## Your objective
Each line with the string "Longest" is to be copied from the records below.

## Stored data

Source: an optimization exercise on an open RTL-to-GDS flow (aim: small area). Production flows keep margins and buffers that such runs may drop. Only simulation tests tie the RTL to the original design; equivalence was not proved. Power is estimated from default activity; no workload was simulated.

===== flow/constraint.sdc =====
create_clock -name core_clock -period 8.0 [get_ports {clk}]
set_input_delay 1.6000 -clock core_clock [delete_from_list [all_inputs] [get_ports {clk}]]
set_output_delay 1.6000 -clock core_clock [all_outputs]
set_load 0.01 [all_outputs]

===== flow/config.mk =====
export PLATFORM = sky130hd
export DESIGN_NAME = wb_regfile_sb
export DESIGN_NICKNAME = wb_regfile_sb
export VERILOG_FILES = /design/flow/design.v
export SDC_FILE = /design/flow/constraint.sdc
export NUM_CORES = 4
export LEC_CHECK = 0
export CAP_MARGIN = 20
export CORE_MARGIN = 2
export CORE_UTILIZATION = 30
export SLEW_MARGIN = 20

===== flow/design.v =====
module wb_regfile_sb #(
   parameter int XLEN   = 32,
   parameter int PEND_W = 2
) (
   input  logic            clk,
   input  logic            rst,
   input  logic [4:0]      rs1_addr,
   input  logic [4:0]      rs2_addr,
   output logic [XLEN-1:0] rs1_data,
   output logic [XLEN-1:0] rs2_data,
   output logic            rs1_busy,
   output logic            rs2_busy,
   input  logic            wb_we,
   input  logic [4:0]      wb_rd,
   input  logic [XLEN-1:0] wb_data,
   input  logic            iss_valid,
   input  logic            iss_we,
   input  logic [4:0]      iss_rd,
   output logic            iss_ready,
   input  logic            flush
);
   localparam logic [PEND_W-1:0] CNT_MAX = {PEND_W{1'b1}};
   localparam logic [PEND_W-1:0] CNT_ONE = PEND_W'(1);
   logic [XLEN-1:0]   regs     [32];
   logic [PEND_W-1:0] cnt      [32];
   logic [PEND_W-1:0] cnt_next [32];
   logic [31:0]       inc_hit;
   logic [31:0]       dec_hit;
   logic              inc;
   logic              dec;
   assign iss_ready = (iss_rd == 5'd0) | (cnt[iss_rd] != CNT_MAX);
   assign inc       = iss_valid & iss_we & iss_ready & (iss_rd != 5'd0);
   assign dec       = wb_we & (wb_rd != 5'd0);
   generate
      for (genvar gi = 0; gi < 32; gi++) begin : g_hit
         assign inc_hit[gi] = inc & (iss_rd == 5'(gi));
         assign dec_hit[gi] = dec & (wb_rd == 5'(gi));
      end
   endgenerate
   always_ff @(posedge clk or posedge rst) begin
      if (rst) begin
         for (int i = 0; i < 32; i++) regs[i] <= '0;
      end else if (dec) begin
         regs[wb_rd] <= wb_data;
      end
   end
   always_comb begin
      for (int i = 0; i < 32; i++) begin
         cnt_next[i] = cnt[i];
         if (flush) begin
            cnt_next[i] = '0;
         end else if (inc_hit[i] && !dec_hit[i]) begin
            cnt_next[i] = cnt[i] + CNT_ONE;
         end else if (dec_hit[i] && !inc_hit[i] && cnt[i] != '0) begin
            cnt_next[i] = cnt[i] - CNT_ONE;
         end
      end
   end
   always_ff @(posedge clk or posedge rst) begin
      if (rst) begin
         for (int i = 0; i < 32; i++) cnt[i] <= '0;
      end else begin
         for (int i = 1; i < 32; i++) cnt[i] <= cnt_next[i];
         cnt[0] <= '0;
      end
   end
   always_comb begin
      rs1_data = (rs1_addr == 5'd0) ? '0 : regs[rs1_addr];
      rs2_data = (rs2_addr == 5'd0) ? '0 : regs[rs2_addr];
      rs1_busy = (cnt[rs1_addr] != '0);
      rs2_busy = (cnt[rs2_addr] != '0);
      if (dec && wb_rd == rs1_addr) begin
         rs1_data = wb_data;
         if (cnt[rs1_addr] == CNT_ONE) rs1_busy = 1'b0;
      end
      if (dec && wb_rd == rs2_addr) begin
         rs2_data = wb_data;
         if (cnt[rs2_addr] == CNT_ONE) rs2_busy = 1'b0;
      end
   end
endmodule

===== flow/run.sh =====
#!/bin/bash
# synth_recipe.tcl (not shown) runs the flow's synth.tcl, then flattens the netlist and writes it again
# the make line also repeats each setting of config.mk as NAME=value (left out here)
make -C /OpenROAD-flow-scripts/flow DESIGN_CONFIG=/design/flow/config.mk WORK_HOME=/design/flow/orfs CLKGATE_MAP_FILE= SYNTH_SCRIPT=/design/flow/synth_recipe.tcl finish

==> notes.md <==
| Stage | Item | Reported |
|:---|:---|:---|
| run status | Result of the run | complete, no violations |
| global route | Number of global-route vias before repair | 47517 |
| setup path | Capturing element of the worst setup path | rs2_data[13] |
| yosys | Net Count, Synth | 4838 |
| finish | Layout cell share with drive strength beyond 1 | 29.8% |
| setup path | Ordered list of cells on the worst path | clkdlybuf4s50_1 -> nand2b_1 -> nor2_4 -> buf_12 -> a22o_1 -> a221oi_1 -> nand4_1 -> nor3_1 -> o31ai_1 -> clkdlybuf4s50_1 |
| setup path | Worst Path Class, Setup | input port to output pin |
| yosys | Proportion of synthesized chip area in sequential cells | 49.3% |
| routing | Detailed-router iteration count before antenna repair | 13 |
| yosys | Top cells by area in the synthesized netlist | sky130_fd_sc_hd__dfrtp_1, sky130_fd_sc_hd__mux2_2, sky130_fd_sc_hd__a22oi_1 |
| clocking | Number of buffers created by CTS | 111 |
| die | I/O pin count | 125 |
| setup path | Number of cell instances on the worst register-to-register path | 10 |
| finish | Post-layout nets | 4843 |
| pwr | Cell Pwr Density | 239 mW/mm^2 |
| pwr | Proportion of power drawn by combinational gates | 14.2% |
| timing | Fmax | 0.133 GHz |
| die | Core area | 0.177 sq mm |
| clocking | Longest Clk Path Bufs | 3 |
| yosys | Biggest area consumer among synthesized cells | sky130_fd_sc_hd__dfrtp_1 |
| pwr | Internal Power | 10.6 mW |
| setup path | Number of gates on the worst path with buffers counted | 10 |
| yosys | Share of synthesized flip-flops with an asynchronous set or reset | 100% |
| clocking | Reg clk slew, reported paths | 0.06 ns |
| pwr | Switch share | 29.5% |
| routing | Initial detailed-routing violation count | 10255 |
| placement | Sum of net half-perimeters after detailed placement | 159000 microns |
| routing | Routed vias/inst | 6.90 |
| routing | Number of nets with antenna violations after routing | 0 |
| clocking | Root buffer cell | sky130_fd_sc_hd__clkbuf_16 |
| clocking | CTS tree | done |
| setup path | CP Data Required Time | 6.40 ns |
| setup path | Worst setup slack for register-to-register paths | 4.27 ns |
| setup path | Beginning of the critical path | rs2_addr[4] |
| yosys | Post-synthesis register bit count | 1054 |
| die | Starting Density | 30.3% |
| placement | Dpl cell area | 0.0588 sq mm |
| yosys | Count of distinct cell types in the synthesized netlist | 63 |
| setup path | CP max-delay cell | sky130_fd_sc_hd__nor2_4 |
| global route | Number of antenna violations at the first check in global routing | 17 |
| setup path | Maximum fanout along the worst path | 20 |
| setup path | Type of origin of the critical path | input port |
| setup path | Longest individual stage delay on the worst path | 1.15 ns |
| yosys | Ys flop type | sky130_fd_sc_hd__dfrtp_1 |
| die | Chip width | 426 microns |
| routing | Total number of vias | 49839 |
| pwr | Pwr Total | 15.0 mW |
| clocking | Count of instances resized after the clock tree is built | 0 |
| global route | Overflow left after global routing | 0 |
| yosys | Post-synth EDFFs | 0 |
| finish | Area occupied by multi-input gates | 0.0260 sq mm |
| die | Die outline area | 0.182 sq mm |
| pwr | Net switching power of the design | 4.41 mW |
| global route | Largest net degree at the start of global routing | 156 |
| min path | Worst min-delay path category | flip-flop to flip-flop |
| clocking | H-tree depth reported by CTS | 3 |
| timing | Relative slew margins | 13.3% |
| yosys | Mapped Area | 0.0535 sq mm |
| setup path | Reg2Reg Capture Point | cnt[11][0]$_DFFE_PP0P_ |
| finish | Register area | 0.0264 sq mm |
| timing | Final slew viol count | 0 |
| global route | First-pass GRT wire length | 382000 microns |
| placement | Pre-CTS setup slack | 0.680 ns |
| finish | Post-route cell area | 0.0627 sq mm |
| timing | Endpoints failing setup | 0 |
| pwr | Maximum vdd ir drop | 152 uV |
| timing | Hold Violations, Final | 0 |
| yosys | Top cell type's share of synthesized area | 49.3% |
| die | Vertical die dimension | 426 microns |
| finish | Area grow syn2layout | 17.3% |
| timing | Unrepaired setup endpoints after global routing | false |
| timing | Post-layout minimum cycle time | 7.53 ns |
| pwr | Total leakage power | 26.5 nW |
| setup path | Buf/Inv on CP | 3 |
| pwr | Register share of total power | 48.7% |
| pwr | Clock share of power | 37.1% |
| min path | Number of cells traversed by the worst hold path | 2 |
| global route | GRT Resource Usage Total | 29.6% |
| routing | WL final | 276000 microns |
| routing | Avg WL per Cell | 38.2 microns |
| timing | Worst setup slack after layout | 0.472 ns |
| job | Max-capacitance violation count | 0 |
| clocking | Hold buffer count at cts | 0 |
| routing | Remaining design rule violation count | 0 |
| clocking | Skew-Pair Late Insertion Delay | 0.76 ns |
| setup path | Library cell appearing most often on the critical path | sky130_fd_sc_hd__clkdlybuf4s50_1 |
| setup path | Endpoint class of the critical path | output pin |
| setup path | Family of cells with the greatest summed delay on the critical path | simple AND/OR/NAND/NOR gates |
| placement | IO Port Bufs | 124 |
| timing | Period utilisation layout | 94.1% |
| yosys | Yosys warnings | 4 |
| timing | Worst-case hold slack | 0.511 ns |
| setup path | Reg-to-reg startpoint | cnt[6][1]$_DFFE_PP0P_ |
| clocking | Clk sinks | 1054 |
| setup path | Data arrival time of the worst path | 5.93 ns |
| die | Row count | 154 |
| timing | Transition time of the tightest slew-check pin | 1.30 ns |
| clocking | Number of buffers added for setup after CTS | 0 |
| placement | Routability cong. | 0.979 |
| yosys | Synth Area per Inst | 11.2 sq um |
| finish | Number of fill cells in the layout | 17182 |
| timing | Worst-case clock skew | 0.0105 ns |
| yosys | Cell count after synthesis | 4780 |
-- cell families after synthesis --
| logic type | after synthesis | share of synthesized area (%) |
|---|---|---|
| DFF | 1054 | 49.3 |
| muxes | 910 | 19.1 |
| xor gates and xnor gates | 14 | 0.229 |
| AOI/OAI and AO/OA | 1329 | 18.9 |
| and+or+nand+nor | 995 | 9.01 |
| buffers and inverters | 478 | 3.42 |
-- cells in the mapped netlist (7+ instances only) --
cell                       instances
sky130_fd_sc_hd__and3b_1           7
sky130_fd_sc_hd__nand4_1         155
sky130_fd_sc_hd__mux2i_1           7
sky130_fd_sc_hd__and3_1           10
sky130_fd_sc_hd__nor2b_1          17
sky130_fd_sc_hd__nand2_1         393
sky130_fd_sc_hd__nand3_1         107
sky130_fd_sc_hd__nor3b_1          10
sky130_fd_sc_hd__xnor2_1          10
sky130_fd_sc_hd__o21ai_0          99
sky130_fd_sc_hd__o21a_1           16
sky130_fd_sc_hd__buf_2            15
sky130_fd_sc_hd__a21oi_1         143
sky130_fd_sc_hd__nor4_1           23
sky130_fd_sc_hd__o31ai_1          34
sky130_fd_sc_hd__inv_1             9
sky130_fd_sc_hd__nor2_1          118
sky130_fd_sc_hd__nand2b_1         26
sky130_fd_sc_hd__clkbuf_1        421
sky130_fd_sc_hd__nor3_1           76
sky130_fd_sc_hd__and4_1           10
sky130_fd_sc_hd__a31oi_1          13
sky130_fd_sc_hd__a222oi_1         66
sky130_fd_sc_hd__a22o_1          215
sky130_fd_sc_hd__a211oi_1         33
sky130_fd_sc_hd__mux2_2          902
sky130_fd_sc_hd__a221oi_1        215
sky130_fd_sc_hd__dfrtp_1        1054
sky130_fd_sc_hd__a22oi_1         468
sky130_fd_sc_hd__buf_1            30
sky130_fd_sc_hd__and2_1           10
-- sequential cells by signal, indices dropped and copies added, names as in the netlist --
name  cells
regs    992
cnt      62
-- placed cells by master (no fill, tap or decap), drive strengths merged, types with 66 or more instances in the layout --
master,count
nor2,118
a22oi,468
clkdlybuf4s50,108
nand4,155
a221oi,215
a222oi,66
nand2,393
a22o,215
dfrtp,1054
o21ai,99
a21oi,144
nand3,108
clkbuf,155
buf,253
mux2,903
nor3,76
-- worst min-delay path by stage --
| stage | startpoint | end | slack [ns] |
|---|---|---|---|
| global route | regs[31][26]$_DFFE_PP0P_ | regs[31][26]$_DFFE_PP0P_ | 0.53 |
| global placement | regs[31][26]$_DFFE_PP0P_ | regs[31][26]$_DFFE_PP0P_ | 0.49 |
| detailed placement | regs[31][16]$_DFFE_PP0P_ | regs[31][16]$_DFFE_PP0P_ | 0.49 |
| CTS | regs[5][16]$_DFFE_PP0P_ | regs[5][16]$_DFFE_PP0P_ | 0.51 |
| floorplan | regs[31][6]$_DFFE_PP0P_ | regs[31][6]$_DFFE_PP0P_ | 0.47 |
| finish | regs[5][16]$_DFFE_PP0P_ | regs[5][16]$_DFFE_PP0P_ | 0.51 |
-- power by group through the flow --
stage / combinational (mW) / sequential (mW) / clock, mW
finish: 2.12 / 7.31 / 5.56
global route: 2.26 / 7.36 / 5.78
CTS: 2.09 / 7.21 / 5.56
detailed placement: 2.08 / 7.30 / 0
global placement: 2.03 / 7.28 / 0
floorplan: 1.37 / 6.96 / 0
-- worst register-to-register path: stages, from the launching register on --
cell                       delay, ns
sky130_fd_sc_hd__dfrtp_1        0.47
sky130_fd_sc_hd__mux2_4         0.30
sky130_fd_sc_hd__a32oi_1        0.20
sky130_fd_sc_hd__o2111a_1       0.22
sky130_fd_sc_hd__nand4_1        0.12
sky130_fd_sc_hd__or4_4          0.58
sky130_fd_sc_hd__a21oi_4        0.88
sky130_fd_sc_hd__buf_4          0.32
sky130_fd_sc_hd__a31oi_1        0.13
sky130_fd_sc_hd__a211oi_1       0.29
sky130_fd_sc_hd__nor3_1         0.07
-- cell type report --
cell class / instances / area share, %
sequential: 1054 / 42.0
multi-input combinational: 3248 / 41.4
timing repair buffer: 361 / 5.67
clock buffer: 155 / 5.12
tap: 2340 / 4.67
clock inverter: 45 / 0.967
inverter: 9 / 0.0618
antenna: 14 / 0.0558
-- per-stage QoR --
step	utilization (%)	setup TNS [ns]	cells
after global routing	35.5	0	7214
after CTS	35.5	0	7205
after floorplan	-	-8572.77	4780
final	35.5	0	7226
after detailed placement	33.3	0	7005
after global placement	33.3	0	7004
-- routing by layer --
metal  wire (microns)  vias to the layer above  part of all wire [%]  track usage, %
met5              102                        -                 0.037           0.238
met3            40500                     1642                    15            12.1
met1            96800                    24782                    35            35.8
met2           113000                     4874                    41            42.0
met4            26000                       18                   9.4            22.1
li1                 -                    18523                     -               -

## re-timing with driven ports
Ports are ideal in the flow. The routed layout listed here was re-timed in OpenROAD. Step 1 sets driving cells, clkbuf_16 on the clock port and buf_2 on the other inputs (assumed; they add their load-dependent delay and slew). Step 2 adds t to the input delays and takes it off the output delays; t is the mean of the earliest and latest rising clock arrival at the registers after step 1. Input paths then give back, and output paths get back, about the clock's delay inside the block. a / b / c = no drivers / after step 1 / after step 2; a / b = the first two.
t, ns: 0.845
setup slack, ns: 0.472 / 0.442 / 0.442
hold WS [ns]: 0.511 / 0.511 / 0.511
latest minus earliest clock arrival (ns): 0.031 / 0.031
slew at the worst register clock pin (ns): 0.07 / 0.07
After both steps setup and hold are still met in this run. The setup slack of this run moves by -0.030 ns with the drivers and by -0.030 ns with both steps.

* * *

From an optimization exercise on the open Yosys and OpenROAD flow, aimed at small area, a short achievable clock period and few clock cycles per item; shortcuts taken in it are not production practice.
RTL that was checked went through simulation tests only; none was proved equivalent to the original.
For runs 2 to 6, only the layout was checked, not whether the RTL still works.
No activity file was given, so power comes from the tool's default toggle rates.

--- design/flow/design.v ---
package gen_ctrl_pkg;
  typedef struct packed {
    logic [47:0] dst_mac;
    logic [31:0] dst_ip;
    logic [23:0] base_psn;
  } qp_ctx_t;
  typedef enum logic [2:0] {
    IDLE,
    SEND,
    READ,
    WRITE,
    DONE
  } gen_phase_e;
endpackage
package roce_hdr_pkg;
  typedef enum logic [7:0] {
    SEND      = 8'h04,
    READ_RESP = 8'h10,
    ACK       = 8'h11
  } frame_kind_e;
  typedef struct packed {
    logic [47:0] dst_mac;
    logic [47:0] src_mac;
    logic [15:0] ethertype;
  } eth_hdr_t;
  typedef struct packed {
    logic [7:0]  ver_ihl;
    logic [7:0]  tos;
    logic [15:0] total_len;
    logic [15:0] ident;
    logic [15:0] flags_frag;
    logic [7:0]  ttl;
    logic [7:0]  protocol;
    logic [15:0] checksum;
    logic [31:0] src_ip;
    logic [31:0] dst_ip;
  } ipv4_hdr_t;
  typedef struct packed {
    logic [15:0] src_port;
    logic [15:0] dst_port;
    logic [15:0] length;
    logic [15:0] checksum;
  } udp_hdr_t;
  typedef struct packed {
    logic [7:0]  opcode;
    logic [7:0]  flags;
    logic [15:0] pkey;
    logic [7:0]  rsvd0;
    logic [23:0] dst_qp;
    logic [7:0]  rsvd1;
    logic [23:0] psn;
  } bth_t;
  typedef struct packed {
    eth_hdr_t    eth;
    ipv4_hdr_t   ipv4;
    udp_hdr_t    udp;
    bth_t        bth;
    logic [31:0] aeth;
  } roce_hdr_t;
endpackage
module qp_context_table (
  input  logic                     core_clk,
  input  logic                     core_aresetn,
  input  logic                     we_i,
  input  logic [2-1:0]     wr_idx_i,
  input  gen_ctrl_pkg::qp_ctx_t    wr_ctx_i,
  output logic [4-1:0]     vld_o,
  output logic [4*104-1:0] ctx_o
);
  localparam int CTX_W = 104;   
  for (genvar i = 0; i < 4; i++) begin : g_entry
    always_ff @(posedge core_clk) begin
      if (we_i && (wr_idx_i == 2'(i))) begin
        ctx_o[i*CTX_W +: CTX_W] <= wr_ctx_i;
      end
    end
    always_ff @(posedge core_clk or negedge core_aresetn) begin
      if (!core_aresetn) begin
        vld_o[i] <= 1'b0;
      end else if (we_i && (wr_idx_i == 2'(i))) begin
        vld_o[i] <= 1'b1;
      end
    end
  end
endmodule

## Your solution
| clocking | Longest Clk Path Bufs | 3 |
| setup path | Longest individual stage delay on the worst path | 1.15 ns |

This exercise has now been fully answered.